Question

Rhea, with a radius of 7.63×10^5 m, is the second-largest moon of the planet Saturn. If the mass of Rhea is 2.31×10^21 kg, what is the acceleration due to gravity on the surface of this moon?

a) 1.6 m/s²
b) 2.2 m/s²
c) 3.5 m/s²
d) 4.9 m/s²

Answer 1

The acceleration due to gravity on the surface of Rhea, the second-largest moon of Saturn, is approximately 1.6 m/s².

Step-by-step explanation:

The acceleration due to gravity on the surface of Rhea can be calculated using Newton's Law of Universal Gravitation. The formula for calculating acceleration due to gravity is:

a = GM/r^2

Where G is the gravitational constant (6.67 × 10^-11 Nm^2/kg^2), M is the mass of the celestial body, and r is the radius of the celestial body.
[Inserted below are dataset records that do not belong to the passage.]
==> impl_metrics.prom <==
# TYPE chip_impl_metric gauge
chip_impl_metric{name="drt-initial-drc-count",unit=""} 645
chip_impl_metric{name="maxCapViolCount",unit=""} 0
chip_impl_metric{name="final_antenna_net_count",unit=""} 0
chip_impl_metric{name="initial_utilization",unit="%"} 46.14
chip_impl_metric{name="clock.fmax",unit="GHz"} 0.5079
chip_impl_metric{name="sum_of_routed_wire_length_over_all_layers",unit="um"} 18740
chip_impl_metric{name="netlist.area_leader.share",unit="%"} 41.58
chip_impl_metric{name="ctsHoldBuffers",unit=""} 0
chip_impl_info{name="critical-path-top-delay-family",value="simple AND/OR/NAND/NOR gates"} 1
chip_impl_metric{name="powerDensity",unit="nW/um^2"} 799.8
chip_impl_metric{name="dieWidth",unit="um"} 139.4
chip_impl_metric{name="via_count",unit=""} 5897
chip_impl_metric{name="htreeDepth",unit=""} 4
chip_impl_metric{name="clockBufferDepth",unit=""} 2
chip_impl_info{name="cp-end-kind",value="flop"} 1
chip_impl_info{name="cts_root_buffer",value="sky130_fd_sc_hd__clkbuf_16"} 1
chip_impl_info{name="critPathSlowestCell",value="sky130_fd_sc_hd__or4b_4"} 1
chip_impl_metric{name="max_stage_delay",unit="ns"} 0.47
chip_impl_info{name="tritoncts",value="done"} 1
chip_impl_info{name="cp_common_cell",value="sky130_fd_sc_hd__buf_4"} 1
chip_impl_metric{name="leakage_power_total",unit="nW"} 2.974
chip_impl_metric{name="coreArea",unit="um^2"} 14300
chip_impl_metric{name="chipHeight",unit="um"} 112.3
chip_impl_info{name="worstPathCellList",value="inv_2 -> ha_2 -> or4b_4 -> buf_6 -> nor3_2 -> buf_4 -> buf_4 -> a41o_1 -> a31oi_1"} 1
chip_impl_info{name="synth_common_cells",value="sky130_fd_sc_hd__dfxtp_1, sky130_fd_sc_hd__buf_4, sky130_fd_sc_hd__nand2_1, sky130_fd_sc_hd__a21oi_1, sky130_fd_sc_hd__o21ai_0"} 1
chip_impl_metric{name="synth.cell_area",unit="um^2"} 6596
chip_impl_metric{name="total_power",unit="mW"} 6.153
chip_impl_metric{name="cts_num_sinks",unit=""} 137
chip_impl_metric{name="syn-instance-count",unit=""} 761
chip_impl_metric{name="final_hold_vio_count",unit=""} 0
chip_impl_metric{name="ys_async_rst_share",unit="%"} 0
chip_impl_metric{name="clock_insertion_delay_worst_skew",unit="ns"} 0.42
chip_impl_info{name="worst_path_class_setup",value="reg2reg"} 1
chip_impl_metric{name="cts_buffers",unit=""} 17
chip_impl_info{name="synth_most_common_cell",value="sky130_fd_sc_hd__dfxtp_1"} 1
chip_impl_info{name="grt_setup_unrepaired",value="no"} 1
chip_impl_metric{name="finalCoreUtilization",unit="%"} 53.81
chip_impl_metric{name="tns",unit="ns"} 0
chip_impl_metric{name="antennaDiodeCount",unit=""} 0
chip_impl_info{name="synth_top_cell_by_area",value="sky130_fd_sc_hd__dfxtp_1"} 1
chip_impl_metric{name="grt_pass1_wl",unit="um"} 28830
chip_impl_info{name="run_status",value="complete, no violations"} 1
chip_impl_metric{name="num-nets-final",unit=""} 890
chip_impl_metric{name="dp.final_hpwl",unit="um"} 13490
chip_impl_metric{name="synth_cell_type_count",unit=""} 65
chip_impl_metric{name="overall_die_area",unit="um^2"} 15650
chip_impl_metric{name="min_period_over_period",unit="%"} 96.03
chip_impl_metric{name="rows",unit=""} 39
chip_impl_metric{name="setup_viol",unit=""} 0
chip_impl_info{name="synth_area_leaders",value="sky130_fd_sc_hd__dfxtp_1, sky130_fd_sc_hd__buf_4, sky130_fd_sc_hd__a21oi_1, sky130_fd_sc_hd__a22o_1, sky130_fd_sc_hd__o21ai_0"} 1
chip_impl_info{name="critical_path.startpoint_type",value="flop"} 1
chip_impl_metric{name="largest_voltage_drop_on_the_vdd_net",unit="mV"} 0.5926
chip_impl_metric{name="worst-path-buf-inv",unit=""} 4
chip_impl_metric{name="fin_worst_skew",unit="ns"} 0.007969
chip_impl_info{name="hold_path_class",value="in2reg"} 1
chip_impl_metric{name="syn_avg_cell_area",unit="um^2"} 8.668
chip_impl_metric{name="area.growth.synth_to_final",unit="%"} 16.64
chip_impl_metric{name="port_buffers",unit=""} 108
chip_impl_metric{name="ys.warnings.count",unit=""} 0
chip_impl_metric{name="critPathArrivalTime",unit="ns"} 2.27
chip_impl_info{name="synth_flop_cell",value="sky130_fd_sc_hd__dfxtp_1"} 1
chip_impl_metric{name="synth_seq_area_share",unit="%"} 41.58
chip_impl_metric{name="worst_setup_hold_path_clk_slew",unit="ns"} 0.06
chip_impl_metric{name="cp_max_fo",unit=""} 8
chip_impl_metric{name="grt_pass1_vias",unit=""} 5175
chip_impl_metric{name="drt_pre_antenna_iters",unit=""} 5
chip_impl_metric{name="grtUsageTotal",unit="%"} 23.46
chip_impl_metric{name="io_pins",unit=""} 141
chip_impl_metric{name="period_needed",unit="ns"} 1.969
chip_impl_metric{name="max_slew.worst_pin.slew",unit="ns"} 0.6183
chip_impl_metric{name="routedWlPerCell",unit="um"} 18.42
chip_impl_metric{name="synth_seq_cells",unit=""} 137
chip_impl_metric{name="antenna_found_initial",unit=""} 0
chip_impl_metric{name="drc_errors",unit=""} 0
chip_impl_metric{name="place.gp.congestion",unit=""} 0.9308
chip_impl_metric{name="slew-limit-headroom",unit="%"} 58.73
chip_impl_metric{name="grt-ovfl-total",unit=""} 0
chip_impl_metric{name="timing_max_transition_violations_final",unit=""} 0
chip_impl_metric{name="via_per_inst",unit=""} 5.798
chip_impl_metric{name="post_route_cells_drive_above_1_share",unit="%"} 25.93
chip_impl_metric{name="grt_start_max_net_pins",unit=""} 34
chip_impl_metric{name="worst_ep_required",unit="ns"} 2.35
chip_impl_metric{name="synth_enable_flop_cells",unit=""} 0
### src/scs_handshake.sv
/*
 * Scanner-side handshake port of a capacitance meter: takes the channel
 * number, channel strobe and outside trigger from the scanner pins,
 * starts measurements, and drives the active-low analog-done and
 * measurement-done status lines.
 * Assumes the pins are asynchronous, the measurement engine reports the
 * end of its analog phase and of the whole measurement as one-cycle
 * pulses on this clock, and the mode inputs come from local logic.
 */
`timescale 1ns/100ps

module scs_handshake
   import scs_pkg::*;
#(
   parameter int P_RESP_CYC = scs_pkg::RESP_CYC
) (
   input  wire logic                      i_ref_clk,
   input  wire logic                      i_sys_rst,
   input  wire logic                      i_clk_en,
   input  wire logic [scs_pkg::CH_W-1:0]  i_channel_number_n,
   input  wire logic                      i_channel_strobe_n,
   input  wire logic                      i_outside_trigger_in,
   input  wire logic                      i_outside_trigger_in_mode,
   input  wire logic                      i_multi_chan_en,
   input  wire logic                      i_analog_end,
   input  wire logic                      i_meas_end,
   input  wire logic [scs_pkg::RES_W-1:0] i_result,
   output logic                           o_analog_done_n,
   output logic                           o_measurement_done_n,
   output logic [scs_pkg::CH_W-1:0]       o_channel,
   output logic                           o_meas_start,
   output logic [scs_pkg::RES_W-1:0]      o_result,
   output logic                           o_resp_late
);
   import scs_pkg::*;

   logic [CH_W-1:0]  ch_n_s;
   logic             stb_n_s;
   logic             trg_s;
   logic             stb_n_prev_q, stb_n_prev_d;
   logic             trg_prev_q,   trg_prev_d;
   logic             stb_fall, trg_rise, accept, load;
   scs_state_e       state_q, state_d;
   logic [CH_W-1:0]  chan_q, chan_d;
   logic [RES_W-1:0] res_q, res_d;
   logic             idx_n_q, idx_n_d;
   logic             eom_n_q, eom_n_d;
   logic             start_q, start_d;
   logic [RESP_W-1:0] resp_q, resp_d;
   logic             late_q, late_d;

   // pin inputs pass two flip-flops first
   scs_sync #(.W(CH_W), .RST(CH_SYNC_RST)) u_ch_sync (
      .i_ref_clk (i_ref_clk),
      .i_sys_rst (i_sys_rst),
      .i_clk_en  (i_clk_en),
      .i_async   (i_channel_number_n),
      .o_sync    (ch_n_s)
   );
   scs_sync #(.W(2), .RST({STB_SYNC_RST, TRG_SYNC_RST})) u_ctl_sync (
      .i_ref_clk (i_ref_clk),
      .i_sys_rst (i_sys_rst),
      .i_clk_en  (i_clk_en),
      .i_async   ({i_channel_strobe_n, i_outside_trigger_in}),
      .o_sync    ({stb_n_s, trg_s})
   );

   // trigger sources and acceptance
   always_comb begin
      stb_n_prev_d = i_clk_en ? stb_n_s : stb_n_prev_q;
      trg_prev_d   = i_clk_en ? trg_s   : trg_prev_q;
      stb_fall = stb_n_prev_q & ~stb_n_s & i_multi_chan_en;
      trg_rise = ~trg_prev_q & trg_s & i_outside_trigger_in_mode;
      accept   = i_clk_en & (state_q == ST_IDLE) & (stb_fall | trg_rise);
      load     = accept & i_multi_chan_en & ~stb_n_s;
   end

   // measurement sequence, status lines, channel and result
   always_comb begin
      state_d = state_q;
      chan_d  = chan_q;
      res_d   = res_q;
      idx_n_d = idx_n_q;
      eom_n_d = eom_n_q;
      start_d = start_q;                                    // frozen when low
      resp_d  = resp_q;
      late_d  = late_q;
      if (i_clk_en) begin
         start_d = 1'b0;                                    // one-cycle pulse
         case (state_q)
            ST_IDLE: begin
               if (accept) begin
                  state_d = ST_ANALOG;
                  start_d = 1'b1;
                  idx_n_d = 1'b1;
                  eom_n_d = 1'b1;
                  resp_d  = '0;
                  late_d  = 1'b0;
               end
               if (load) begin
                  chan_d = ~ch_n_s;
               end
            end
            ST_ANALOG: begin
               if (i_analog_end) begin
                  state_d = ST_FINISH;
                  idx_n_d = 1'b0;
               end
            end
            ST_FINISH: begin
               if (i_meas_end) begin
                  state_d = ST_IDLE;
                  res_d   = i_result;
                  eom_n_d = 1'b0;
               end
            end
            default: state_d = ST_IDLE;
         endcase
         // watch the time from trigger to analog-done
         if (state_q == ST_ANALOG) begin
            if (resp_q < RESP_W'(P_RESP_CYC)) begin
               resp_d = resp_q + RESP_W'(1);
            end else begin
               late_d = 1'b1;
            end
         end
         if (!i_multi_chan_en) begin
            idx_n_d = 1'b0;
            eom_n_d = 1'b0;
         end
      end
   end

   // register the handshake state
   always_ff @(posedge i_ref_clk) begin
      if (i_sys_rst) begin
         stb_n_prev_q <= STB_SYNC_RST;
         trg_prev_q   <= TRG_SYNC_RST;
         state_q      <= ST_IDLE;
         chan_q       <= CH_RST;
         res_q        <= RES_RST;
         idx_n_q      <= STAT_N_RST;
         eom_n_q      <= STAT_N_RST;
         start_q      <= 1'b0;
         resp_q       <= '0;
         late_q       <= 1'b0;
      end else begin
         stb_n_prev_q <= stb_n_prev_d;
         trg_prev_q   <= trg_prev_d;
         state_q      <= state_d;
         chan_q       <= chan_d;
         res_q        <= res_d;
         idx_n_q      <= idx_n_d;
         eom_n_q      <= eom_n_d;
         start_q      <= start_d;
         resp_q       <= resp_d;
         late_q       <= late_d;
      end
   end

   // outputs straight from flip-flops
   assign o_analog_done_n      = idx_n_q;
   assign o_measurement_done_n = eom_n_q;
   assign o_channel            = chan_q;
   assign o_meas_start         = start_q;
   assign o_result             = res_q;
   assign o_resp_late          = late_q;

   // checks on the handshake
   a_strobe_loads_chan: assert property (@(posedge i_ref_clk)
      disable iff (i_sys_rst)
      (i_clk_en && state_q == ST_IDLE && stb_fall && !stb_n_s)
      |=> (state_q == ST_ANALOG && chan_q == ~$past(ch_n_s)))
      else $error("strobe did not load channel and start");

   a_start_has_cause: assert property (@(posedge i_ref_clk)
      disable iff (i_sys_rst)
      o_meas_start |-> $past(i_outside_trigger_in_mode && trg_rise
                             || i_multi_chan_en && stb_fall))
      else $error("start without an allowed trigger");

   a_start_clears_stat: assert property (@(posedge i_ref_clk)
      disable iff (i_sys_rst)
      (o_meas_start && $past(i_multi_chan_en))
      |-> (o_analog_done_n && o_measurement_done_n))
      else $error("status not cleared at start");

   a_index_on_end: assert property (@(posedge i_ref_clk)
      disable iff (i_sys_rst)
      (i_clk_en && state_q == ST_ANALOG && i_analog_end && i_multi_chan_en)
      |=> (!o_analog_done_n && o_measurement_done_n))
      else $error("analog-done not asserted at analog end");

   a_eom_on_end: assert property (@(posedge i_ref_clk)
      disable iff (i_sys_rst)
      (i_clk_en && state_q == ST_FINISH && i_meas_end)
      |=> (!o_measurement_done_n && state_q == ST_IDLE
           && o_result == $past(i_result)))
      else $error("measurement-done or result wrong at end");

   a_result_stable: assert property (@(posedge i_ref_clk)
      disable iff (i_sys_rst)
      (!o_measurement_done_n && $past(!o_measurement_done_n)
       && i_multi_chan_en) |-> $stable(o_result))
      else $error("result changed while measurement-done asserted");

   a_off_holds_low: assert property (@(posedge i_ref_clk)
      disable iff (i_sys_rst)
      ($past(i_clk_en && !i_multi_chan_en))
      |-> (!o_analog_done_n && !o_measurement_done_n))
      else $error("status not low with correction off");

   a_chan_only_trig: assert property (@(posedge i_ref_clk)
      disable iff (i_sys_rst)
      $changed(o_channel) |-> $past(load))
      else $error("channel changed without a trigger");

   a_late_flag: assert property (@(posedge i_ref_clk)
      disable iff (i_sys_rst)
      (o_meas_start && i_multi_chan_en) |-> !o_resp_late)
      else $error("late flag not cleared at start");
endmodule : scs_handshake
Plugging in the values for Rhea's mass (2.31 × 10^21 kg) and radius (7.63 × 10^5 m) into the formula, we get:

a = (6.67 × 10^-11 Nm^2/kg^2) * (2.31 × 10^21 kg) / (7.63 × 10^5 m)^2

Calculating this expression gives us an acceleration due to gravity of approximately 1.6 m/s², so the answer is (a) 1.6 m/s².